Correct answer: $1,140.00
Correct answer: $1,140.00. Straight-time pay covers all 45 hours: 45 x $24.00 = $1,080. Overtime adds a half-time premium on the 5 hours over 40: 5 x (0.5 x $24.00) = 5 x $12.00 = $60. Total gross pay is $1,080 + $60 = $1,140.00, which is equivalent to 40 hours at $24.00 plus 5 hours at $36.00.
- A nonexempt employee earns $15.00 per hour and is paid contractual double time (2.0 times the rate) for working a company-recognized holiday. The employee works 8 hours on the holiday and 32 regular hours during the rest of the workweek, for 40 total hours. What is the employee's gross pay for the week?
- $600.00
- $660.00
- $840.00
- $720.00
Correct answer: $720.00
Correct answer: $720.00. Holiday double time is a contractual premium, not an FLSA overtime requirement, since total hours do not exceed 40. Holiday pay is 8 x (2.0 x $15.00) = 8 x $30.00 = $240. Regular pay is 32 x $15.00 = $480. Total gross pay is $240 + $480 = $720.00.
- A payroll manager wants to strengthen internal controls so that no single employee can both create a new employee in the system and approve that employee's pay.
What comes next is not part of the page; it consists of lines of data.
`src/rtl/ptw_pkg.sv`:
```
// Shared types and constants for the four-level page table walker.
package ptw_pkg;

  localparam int ENTRIES_PER_TABLE = 512;
  localparam int IDX_W   = $clog2(ENTRIES_PER_TABLE);
  localparam int VA_W    = 48;
  localparam int PA_W    = 52;
  localparam int ENT_W   = 64;
  localparam int FRAME_W = 40;
  localparam int WORD_W  = FRAME_W + IDX_W;
  localparam int ROOT_W  = 15;
  localparam int WIDX_W  = 12;

  localparam int PRESENT_BIT = 0;
  localparam int HUGE_BIT    = 7;

  localparam logic [PA_W-1:0] OFS_1G = 52'h3FFFFFFF;
  localparam logic [PA_W-1:0] OFS_2M = 52'h1FFFFF;
  localparam logic [PA_W-1:0] OFS_4K = 52'hFFF;

  localparam logic REQ_WRITE = 1'b0;
  localparam logic REQ_XLATE = 1'b1;

  localparam logic [1:0] LVL_PML4 = 2'd0;
  localparam logic [1:0] LVL_PDPT = 2'd1;
  localparam logic [1:0] LVL_PD   = 2'd2;
  localparam logic [1:0] LVL_PT   = 2'd3;

  localparam logic [1:0] PS_NONE = 2'd0;
  localparam logic [1:0] PS_4K   = 2'd1;
  localparam logic [1:0] PS_2M   = 2'd2;
  localparam logic [1:0] PS_1G   = 2'd3;

  typedef enum logic [1:0] {
    S_IDLE,
    S_LOOKUP,
    S_CHECK,
    S_RESULT
  } state_t;

  typedef struct packed {
    logic            in_range;
    logic            present;
    logic            leaf;
    logic [1:0]      size;
    logic [PA_W-1:0] pa;
  } step_t;

endpackage

```
`src/rtl/ptw_step.sv`:
```
// Shared walk unit: table word address, range check, entry decode and address sum.
module ptw_step #(
  parameter int STORE_WORDS = 4096
) (
  input  logic [ptw_pkg::FRAME_W-1:0]   look_tbl,
  input  logic [1:0]                    look_level,
  input  logic [1:0]                    dec_level,
  input  logic [ptw_pkg::VA_W-1:0]      va,
  input  logic [ptw_pkg::ENT_W-1:0]     ent,
  output logic [$clog2(STORE_WORDS)-1:0] addr,
  output ptw_pkg::step_t                st
);
  import ptw_pkg::*;

  localparam int AW = $clog2(STORE_WORDS);

  logic [IDX_W-1:0]  idx;
  logic [WORD_W-1:0] word;
  logic [PA_W-1:0]   ofs_mask;
  logic              huge;
  logic              in_range;
  logic              present;
  logic              is_leaf;
  logic [1:0]        leaf_sz;
  logic [PA_W-1:0]   pa;

  always_comb begin
    case (look_level)
      LVL_PML4: idx = va[47:39];
      LVL_PDPT: idx = va[38:30];
      LVL_PD:   idx = va[29:21];
      LVL_PT:   idx = va[20:12];
      default:  idx = va[20:12];
    endcase
  end

  assign word     = {look_tbl, idx};
  assign addr     = word[AW-1:0];
  assign in_range = word < WORD_W'(STORE_WORDS);

  assign huge    = ent[HUGE_BIT];
  assign present = ent[PRESENT_BIT];

  always_comb begin
    is_leaf  = 1'b0;
    leaf_sz  = PS_NONE;
    ofs_mask = OFS_4K;
    case (dec_level)
      LVL_PDPT: begin
        if (huge) begin
          is_leaf  = 1'b1;
          leaf_sz  = PS_1G;
          ofs_mask = OFS_1G;
        end
      end
      LVL_PD: begin
        if (huge) begin
          is_leaf  = 1'b1;
          leaf_sz  = PS_2M;
          ofs_mask = OFS_2M;
        end
      end
      LVL_PT: begin
        is_leaf = 1'b1;
        leaf_sz = PS_4K;
      end
      default: begin
        is_leaf = 1'b0;
      end
    endcase
  end

  assign pa = {ent[51:12], 12'b0} + (PA_W'(va) & ofs_mask);

  assign st = {in_range, present, is_leaf, leaf_sz, pa};

endmodule

```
Which control concept does this most directly apply?
- Capitalizing payroll costs across multiple accounting periods
- Segregation of duties, which divides incompatible payroll tasks among different people to reduce fraud and error
- Gross-up calculation to cover the tax on a fringe benefit
- Constructive receipt of wages by the employee
Correct answer: Segregation of duties, which divides incompatible payroll tasks among different people to reduce fraud and error
Segregation of duties is the correct answer because it divides incompatible payroll functions, such as setting up an employee and approving that employee's pay, among different individuals so that no one person controls an entire transaction. This separation is a foundational internal control that reduces the opportunity for fraud and undetected error. Capitalizing costs and gross-up calculations are accounting and tax computations, and constructive receipt addresses when income is taxable, none of which describe dividing duties.
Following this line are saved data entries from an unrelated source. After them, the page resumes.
## config.mk

```make
export PLATFORM = sky130hd
export DESIGN_NAME = drw_mul
export DESIGN_NICKNAME = d
export VERILOG_FILES = /design/src/sv/drw_mul.sv
export SDC_FILE = /design/constraint.sdc
export NUM_CORES = 2
export LEC_CHECK = 0
export BUFFER_PORTS_ARGS = -buffer_cell sky130_fd_sc_hd__clkbuf_2
export CAP_MARGIN = 20
export CORE_ASPECT_RATIO = 0.6
export CORE_MARGIN = 2
export CORE_UTILIZATION = 25
export CTS_BUF_LIST = sky130_fd_sc_hd__clkbuf_4 sky130_fd_sc_hd__clkbuf_8 sky130_fd_sc_hd__clkbuf_16
export DETAILED_ROUTE_END_ITERATION = 8
export PLACE_DENSITY_LB_ADDON = 0.08
export RECOVER_POWER = 50
export SLEW_MARGIN = 5
export SYNTH_ARGS = -nofsm -noshare
export SYNTH_HDL_FRONTEND = slang
export SYNTH_SLANG_ARGS = --single-unit
```

## constraint.sdc

```tcl
create_clock -name clk -period 7.8 [get_ports clk]
set_clock_uncertainty 0.15 [all_clocks]
set_input_delay 0.78 -clock clk [delete_from_list [all_inputs] [get_ports clk]]
set_output_delay 0.78 -clock clk [all_outputs]
set_load 0.05 [all_outputs]
```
- When establishing a record-retention schedule for the payroll department, what is the most appropriate basis for determining how long to keep payroll records?
- Discard all payroll records at the end of each calendar year once W-2s are issued
- Keep records only as long as the current payroll software vendor stores them
- The longest applicable retention period required by relevant federal and state laws governing the specific record type
- A uniform 90-day period for every payroll document regardless of type
Correct answer: The longest applicable retention period required by relevant federal and state laws governing the specific record type
The correct answer is to retain each record for the longest applicable retention period required by the relevant federal and state laws governing that record type. Different statutes, such as the FLSA, IRC, and state requirements, impose different minimum retention periods, so the department should follow the longest one that applies to a given document to remain compliant. Discarding records yearly, relying on a vendor's storage, or applying a flat 90-day rule would violate statutory minimums and create audit and legal exposure.
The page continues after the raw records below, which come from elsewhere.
**src/hdl/tak_pkg.sv**
```systemverilog
// ----------------------------------------------------------------------------
// tak_pkg
// shared types, constants and fixed-point helpers of the tilt kalman filter
// ----------------------------------------------------------------------------
package tak_pkg;

  localparam int WORD_W  = 32;
  localparam int MOP_W   = 33;  // multiplier operand, signed
  localparam int PROD_W  = 66;  // full product, signed
  localparam int RND_W   = 38;  // product after q28 rounding
  localparam int SUM_W   = 40;  // headroom for add before saturation
  localparam int DEN_W   = 34;  // innovation variance, signed
  localparam int FRAC    = 28;

  localparam int CFG_IDX_W = 8;

  typedef logic signed [WORD_W-1:0] word_t;
  typedef logic signed [MOP_W-1:0]  mop_t;
  typedef logic signed [PROD_W-1:0] prod_t;
  typedef logic signed [RND_W-1:0]  rnd_t;
  typedef logic signed [SUM_W-1:0]  sum_t;
  typedef logic signed [DEN_W-1:0]  den_t;

  localparam logic [CFG_IDX_W-1:0] REG_Q_ANGLE   = 8'd0;
  localparam logic [CFG_IDX_W-1:0] REG_Q_GYRO    = 8'd1;
  localparam logic [CFG_IDX_W-1:0] REG_R_MEAS    = 8'd2;
  localparam logic [CFG_IDX_W-1:0] REG_STEP_TIME = 8'd3;

  localparam logic [WORD_W-1:0] Q_ANGLE_RST   = 32'd268435;
  localparam logic [WORD_W-1:0] Q_GYRO_RST    = 32'd805306;
  localparam logic [WORD_W-1:0] R_MEAS_RST    = 32'd134217728;
  localparam logic [WORD_W-1:0] STEP_TIME_RST = 32'd2684355;
  localparam word_t             ONE_Q428      = 32'sd268435456;

  function automatic word_t sat32(input sum_t v);
    if (v > 40'sd2147483647) begin
      return 32'sh7fffffff;
    end else if (v < -40'sd2147483648) begin
      return 32'sh80000000;
    end
    return v[WORD_W-1:0];
  endfunction

  // q28 product back to its format, half rounded towards +inf
  function automatic rnd_t rnd_q28(input prod_t p);
    prod_t t;
    t = p + 66'sd134217728;
    return t[PROD_W-1:FRAC];
  endfunction

endpackage

```
**src/hdl/tak_mul.sv**
```systemverilog
// ----------------------------------------------------------------------------
// tak_mul
// bit-serial signed multiplier, one multiplier bit per cycle, q28 rounding
// ----------------------------------------------------------------------------
module tak_mul
  import tak_pkg::*;
(
  input  logic clk,
  input  logic rst_n,
  input  logic start,
  input  mop_t op_a,
  input  mop_t op_b,
  output logic done,
  output rnd_t res
);

  localparam int STEPS = MOP_W;

  logic [MOP_W-1:0]    mag_a_r;
  logic [2*MOP_W:0]    p_r;      // partial sum above, multiplier below
  logic                neg_r;
  logic                busy_r;
  logic [5:0]          cnt_r;
  prod_t               prod_r;
  rnd_t                res_r;
  logic                done_r;
  logic [MOP_W+1:0]    part;

  assign part = {1'b0, p_r[2*MOP_W:MOP_W]} + (p_r[0] ? {2'b00, mag_a_r} : '0);

  always_ff @(posedge clk) begin
    if (!rst_n) begin
      busy_r <= 1'b0;
      done_r <= 1'b0;
      cnt_r  <= '0;
    end else begin
      // pulses on the cycle after the rounding step
      done_r <= !start && busy_r && (cnt_r > 6'(STEPS));
      if (start) begin
        mag_a_r <= op_a[MOP_W-1] ? MOP_W'(-op_a) : MOP_W'(op_a);
        p_r     <= {{(MOP_W+1){1'b0}}, (op_b[MOP_W-1] ? MOP_W'(-op_b) : MOP_W'(op_b))};
        neg_r   <= op_a[MOP_W-1] ^ op_b[MOP_W-1];
        cnt_r   <= '0;
        busy_r  <= 1'b1;
      end else if (busy_r) begin
        cnt_r <= cnt_r + 6'd1;
        if (cnt_r < 6'(STEPS)) begin
          p_r <= {part, p_r[MOP_W-1:1]};
        end else if (cnt_r == 6'(STEPS)) begin
          prod_r <= neg_r ? -$signed(p_r[PROD_W-1:0]) : $signed(p_r[PROD_W-1:0]);
        end else begin
          res_r  <= rnd_q28(prod_r);
          busy_r <= 1'b0;
        end
      end
    end
  end

  assign done = done_r;
  assign res  = res_r;

endmodule

```
**src/hdl/tak_div.sv**
```systemverilog
// ----------------------------------------------------------------------------
// tak_div
// restoring divider for the q28 gain, one quotient bit per cycle, saturated
// ----------------------------------------------------------------------------
module tak_div
  import tak_pkg::*;
(
  input  logic  clk,
  input  logic  rst_n,
  input  logic  start,
  input  word_t num,
  input  den_t  den,
  output logic  done,
  output word_t gain
);

  localparam int QW = WORD_W + FRAC;

  logic [QW-1:0]      quo_r;
  logic [DEN_W-2:0]   rem_r;
  logic [DEN_W-2:0]   den_r;
  logic               neg_r;
  logic               busy_r;
  logic               fin_r;
  logic [5:0]         cnt_r;
  logic               done_r;
  word_t              gain_r;
  logic [DEN_W-1:0]   trial;
  logic               fit;
  logic [WORD_W-1:0]  mag;

  assign mag   = num[WORD_W-1] ? WORD_W'(-num) : WORD_W'(num);
  assign trial = {rem_r, quo_r[QW-1]};
  assign fit   = trial >= {1'b0, den_r};

  always_ff @(posedge clk) begin
    if (!rst_n) begin
      busy_r <= 1'b0;
      fin_r  <= 1'b0;
      done_r <= 1'b0;
      cnt_r  <= '0;
    end else begin
      // zero gain at once, otherwise after the last quotient bit
      done_r <= (start && (den <= 0)) || (!start && !busy_r && fin_r);
      if (start) begin
        if (den <= 0) begin
          gain_r <= '0;
        end else begin
          quo_r  <= {mag, {FRAC{1'b0}}};
          rem_r  <= '0;
          den_r  <= den[DEN_W-2:0];
          neg_r  <= num[WORD_W-1];
          cnt_r  <= '0;
          busy_r <= 1'b1;
        end
      end else if (busy_r) begin
        rem_r  <= fit ? (DEN_W-1)'(trial - {1'b0, den_r}) : trial[DEN_W-2:0];
        quo_r  <= {quo_r[QW-2:0], fit};
        cnt_r  <= cnt_r + 6'd1;
        if (cnt_r == 6'(QW - 1)) begin
          busy_r <= 1'b0;
          fin_r  <= 1'b1;
        end
      end else if (fin_r) begin
        fin_r  <= 1'b0;
        if (neg_r) begin
          gain_r <= (quo_r > 60'd2147483648) ? 32'sh80000000 : -$signed(quo_r[WORD_W-1:0]);
        end else begin
          gain_r <= (quo_r > 60'd2147483647) ? 32'sh7fffffff : $signed(quo_r[WORD_W-1:0]);
        end
      end
    end
  end

  assign done = done_r;
  assign gain = gain_r;

endmodule

```
**src/hdl/tilt_angle_kalman_filter.sv**
```systemverilog
// each input transaction runs ten serial multiplies and two divides before
// its result is valid; a divide with non-positive variance ends at once
// one transaction is in flight at a time, and a result stall holds the next; the
// bit-serial multiplier and divider take one item at a time
// reset: synchronous active-low rst_n restores register defaults, zero
// estimates and unit diagonal covariance in every axis bank
// ----------------------------------------------------------------------------
// tilt_angle_kalman_filter
// two-state angle / gyro bias kalman filter with one state bank per axis
// ----------------------------------------------------------------------------
module tilt_angle_kalman_filter
  import tak_pkg::*;
#(
  parameter int AXES = 2
)(
  input  logic                 clk,
  input  logic                 rst_n,
  // input channel
  input  logic                 in_valid,
  output logic                 in_stall,
  input  logic                 in_axis,
  input  logic signed [31:0]   in_accel_angle,
  input  logic signed [31:0]   in_gyro_rate,
  // result channel
  output logic                 out_valid,
  input  logic                 out_stall,
  output logic                 out_axis_out,
  output logic signed [31:0]   out_angle_out,
  output logic signed [31:0]   out_bias_out,
  // register write port
  input  logic                 cfg_valid,
  output logic                 cfg_ready,
  input  logic [CFG_IDX_W-1:0] cfg_index,
  input  logic [31:0]          cfg_data
);

  localparam int BW = (AXES > 1) ? $clog2(AXES) : 1;

  // sequencer states
  localparam logic [1:0] ST_IDLE  = 2'd0;
  localparam logic [1:0] ST_ISSUE = 2'd1;
  localparam logic [1:0] ST_WAIT  = 2'd2;
  localparam logic [1:0] ST_OUT   = 2'd3;

  // filter steps, in order
  localparam logic [3:0] SP_RATE  = 4'd0;   // predicted angle
  localparam logic [3:0] SP_DAA   = 4'd1;   // covariance prediction
  localparam logic [3:0] SP_DAB   = 4'd2;
  localparam logic [3:0] SP_DBB   = 4'd3;
  localparam logic [3:0] SP_K0    = 4'd4;   // gains
  localparam logic [3:0] SP_K1    = 4'd5;
  localparam logic [3:0] SP_UAA   = 4'd6;   // covariance correction
  localparam logic [3:0] SP_UAB   = 4'd7;
  localparam logic [3:0] SP_UBA   = 4'd8;
  localparam logic [3:0] SP_UBB   = 4'd9;
  localparam logic [3:0] SP_UANG  = 4'd10;  // estimate correction
  localparam logic [3:0] SP_UBIAS = 4'd11;

  // configuration registers
  logic [31:0] q_angle_r, q_gyro_r, r_meas_r, step_time_r;

  // per-axis state banks
  word_t ang_bank_r  [AXES];
  word_t bias_bank_r [AXES];
  word_t aa_bank_r   [AXES];
  word_t ab_bank_r   [AXES];
  word_t ba_bank_r   [AXES];
  word_t bb_bank_r   [AXES];

  // working registers of the step in flight
  logic [1:0]    state_r;
  logic [3:0]    step_r;
  logic [BW-1:0] bank_r;
  logic          axis_r;
  word_t         accel_r, ang_r, bias_r, aa_r, ab_r, ba_r, bb_r;
  word_t         rate_r, d0_r, err_r, k0_r, k1_r, res_ang_r, res_bias_r;

  // result register
  logic          out_valid_r;
  logic          out_axis_r;
  word_t         out_angle_r, out_bias_r;

  logic [BW-1:0] in_bank;
  logic          in_acc;
  logic          is_div;
  logic          unit_done;
  logic          mul_start, div_start, mul_done, div_done;
  mop_t          mul_a, mul_b;
  rnd_t          mul_res;
  word_t         div_num, div_gain;
  den_t          e_var;
  sum_t          r_ext;

  // out-of-range axis folds onto the last bank
  always_comb begin
    if (32'(in_axis) < AXES) begin
      in_bank = BW'(in_axis);
    end else begin
      in_bank = BW'(AXES - 1);
    end
  end

  assign in_acc    = in_valid && !in_stall;
  assign in_stall  = (state_r != ST_IDLE);
  assign cfg_ready = 1'b1;

  assign is_div    = (step_r == SP_K0) || (step_r == SP_K1);
  assign unit_done = is_div ? div_done : mul_done;
  assign mul_start = (state_r == ST_ISSUE) && !is_div;
  assign div_start = (state_r == ST_ISSUE) && is_div;

  // innovation variance
  assign e_var   = $signed({2'b00, r_meas_r}) + DEN_W'(aa_r);
  assign div_num = (step_r == SP_K0) ? aa_r : ba_r;
  assign r_ext   = SUM_W'(mul_res);

  // multiplier operands for each step
  always_comb begin
    case (step_r)
      SP_RATE:  begin mul_a = MOP_W'(rate_r);            mul_b = $signed({1'b0, step_time_r}); end
      SP_DAA:   begin mul_a = MOP_W'(d0_r);              mul_b = $signed({1'b0, step_time_r}); end
      SP_DAB:   begin mul_a = MOP_W'(bb_r);              mul_b = $signed({1'b0, step_time_r}); end
      SP_DBB:   begin mul_a = $signed({1'b0, q_gyro_r}); mul_b = $signed({1'b0, step_time_r}); end
      SP_UAA:   begin mul_a = MOP_W'(k0_r);              mul_b = MOP_W'(aa_r);  end
      SP_UAB:   begin mul_a = MOP_W'(k0_r);              mul_b = MOP_W'(ab_r);  end
      SP_UBA:   begin mul_a = MOP_W'(k1_r);              mul_b = MOP_W'(aa_r);  end
      SP_UBB:   begin mul_a = MOP_W'(k1_r);              mul_b = MOP_W'(ab_r);  end
      SP_UANG:  begin mul_a = MOP_W'(k0_r);              mul_b = MOP_W'(err_r); end
      SP_UBIAS: begin mul_a = MOP_W'(k1_r);              mul_b = MOP_W'(err_r); end
      default:  begin mul_a = '0;                        mul_b = '0;            end
    endcase
  end

  tak_mul u_mul (
    .clk   (clk),
    .rst_n (rst_n),
    .start (mul_start),
    .op_a  (mul_a),
    .op_b  (mul_b),
    .done  (mul_done),
    .res   (mul_res)
  );

  tak_div u_div (
    .clk   (clk),
    .rst_n (rst_n),
    .start (div_start),
    .num   (div_num),
    .den   (e_var),
    .done  (div_done),
    .gain  (div_gain)
  );

  // register writes; indexes beyond the list fall through
  always_ff @(posedge clk) begin
    if (!rst_n) begin
      q_angle_r   <= Q_ANGLE_RST;
      q_gyro_r    <= Q_GYRO_RST;
      r_meas_r    <= R_MEAS_RST;
      step_time_r <= STEP_TIME_RST;
    end else if (cfg_valid && cfg_ready) begin
      case (cfg_index)
        REG_Q_ANGLE:   q_angle_r   <= cfg_data;
        REG_Q_GYRO:    q_gyro_r    <= cfg_data;
        REG_R_MEAS:    r_meas_r    <= cfg_data;
        REG_STEP_TIME: step_time_r <= cfg_data;
        default: ;
      endcase
    end
  end

  // sequencer and datapath
  always_ff @(posedge clk) begin
    if (!rst_n) begin
      state_r     <= ST_IDLE;
      step_r      <= SP_RATE;
      out_valid_r <= 1'b0;
      for (int i = 0; i < AXES; i++) begin
        ang_bank_r[i]  <= '0;
        bias_bank_r[i] <= '0;
        aa_bank_r[i]   <= ONE_Q428;
        ab_bank_r[i]   <= '0;
        ba_bank_r[i]   <= '0;
        bb_bank_r[i]   <= ONE_Q428;
      end
    end else begin
      // result taken; a new one being loaded is handled in ST_OUT
      if (out_valid_r && !out_stall && state_r != ST_OUT) begin
        out_valid_r <= 1'b0;
      end
      case (state_r)
        ST_IDLE: begin
          if (in_acc) begin
            // pick up the bank and form the rate and covariance drift terms
            bank_r  <= in_bank;
            axis_r  <= in_axis;
            accel_r <= in_accel_angle;
            ang_r   <= ang_bank_r[in_bank];
            bias_r  <= bias_bank_r[in_bank];
            aa_r    <= aa_bank_r[in_bank];
            ab_r    <= ab_bank_r[in_bank];
            ba_r    <= ba_bank_r[in_bank];
            bb_r    <= bb_bank_r[in_bank];
            rate_r  <= sat32(SUM_W'(in_gyro_rate) - SUM_W'(bias_bank_r[in_bank]));
            d0_r    <= sat32($signed({8'd0, q_angle_r}) - SUM_W'(ab_bank_r[in_bank])
                             - SUM_W'(ba_bank_r[in_bank]));
            step_r  <= SP_RATE;
            state_r <= ST_ISSUE;
          end
        end
        ST_ISSUE: begin
          state_r <= ST_WAIT;
        end
        ST_WAIT: begin
          if (unit_done) begin
            case (step_r)
              SP_RATE: ang_r <= sat32(SUM_W'(ang_r) + r_ext);
              SP_DAA: begin
                aa_r  <= sat32(SUM_W'(aa_r) + r_ext);
                // measurement residual against the predicted angle
                err_r <= sat32(SUM_W'(accel_r) - SUM_W'(ang_r));
              end
              SP_DAB: begin
                ab_r <= sat32(SUM_W'(ab_r) - r_ext);
                ba_r <= sat32(SUM_W'(ba_r) - r_ext);
              end
              SP_DBB:   bb_r <= sat32(SUM_W'(bb_r) + r_ext);
              SP_K0:    k0_r <= div_gain;
              SP_K1:    k1_r <= div_gain;
              // corrections go straight to the bank, predicted values stay
              SP_UAA:   aa_bank_r[bank_r] <= sat32(SUM_W'(aa_r) - r_ext);
              SP_UAB:   ab_bank_r[bank_r] <= sat32(SUM_W'(ab_r) - r_ext);
              SP_UBA:   ba_bank_r[bank_r] <= sat32(SUM_W'(ba_r) - r_ext);
              SP_UBB:   bb_bank_r[bank_r] <= sat32(SUM_W'(bb_r) - r_ext);
              SP_UANG: begin
                ang_bank_r[bank_r] <= sat32(SUM_W'(ang_r) + r_ext);
                res_ang_r          <= sat32(SUM_W'(ang_r) + r_ext);
              end
              SP_UBIAS: begin
                bias_bank_r[bank_r] <= sat32(SUM_W'(bias_r) + r_ext);
                res_bias_r          <= sat32(SUM_W'(bias_r) + r_ext);
              end
              default: ;
            endcase
            if (step_r == SP_UBIAS) begin
              state_r <= ST_OUT;
            end else begin
              step_r  <= step_r + 4'd1;
              state_r <= ST_ISSUE;
            end
          end
        end
        ST_OUT: begin
          // hand over once the result slot is free
          if (!out_valid_r || !out_stall) begin
            out_valid_r <= 1'b1;
            out_axis_r  <= axis_r;
            out_angle_r <= res_ang_r;
            out_bias_r  <= res_bias_r;
            state_r     <= ST_IDLE;
          end
        end
        default: state_r <= ST_IDLE;
      endcase
    end
  end

  assign out_valid     = out_valid_r;
  assign out_axis_out  = out_axis_r;
  assign out_angle_out = out_angle_r;
  assign out_bias_out  = out_bias_r;

endmodule
```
- A payroll manager is creating the annual payroll processing calendar. Which factor is the most important to build into the schedule to ensure employees are paid on time?
- Adjusting check dates and processing deadlines to account for weekends and bank holidays when financial institutions are closed
- Scheduling every pay date on the last calendar day of each month
- Aligning all pay dates with the CEO's preferred travel schedule
- Eliminating all processing cutoff deadlines to give departments more flexibility
Correct answer: Adjusting check dates and processing deadlines to account for weekends and bank holidays when financial institutions are closed
Adjusting check dates and processing deadlines for weekends and bank holidays is the correct answer because banks do not process ACH transfers or settle funds when they are closed, so the calendar must shift cutoffs and pay dates accordingly to ensure timely deposits. Fixing every pay date on the last calendar day ignores those closures, tying dates to executive travel is irrelevant to payment timing, and removing cutoff deadlines would make accurate, on-time processing impossible.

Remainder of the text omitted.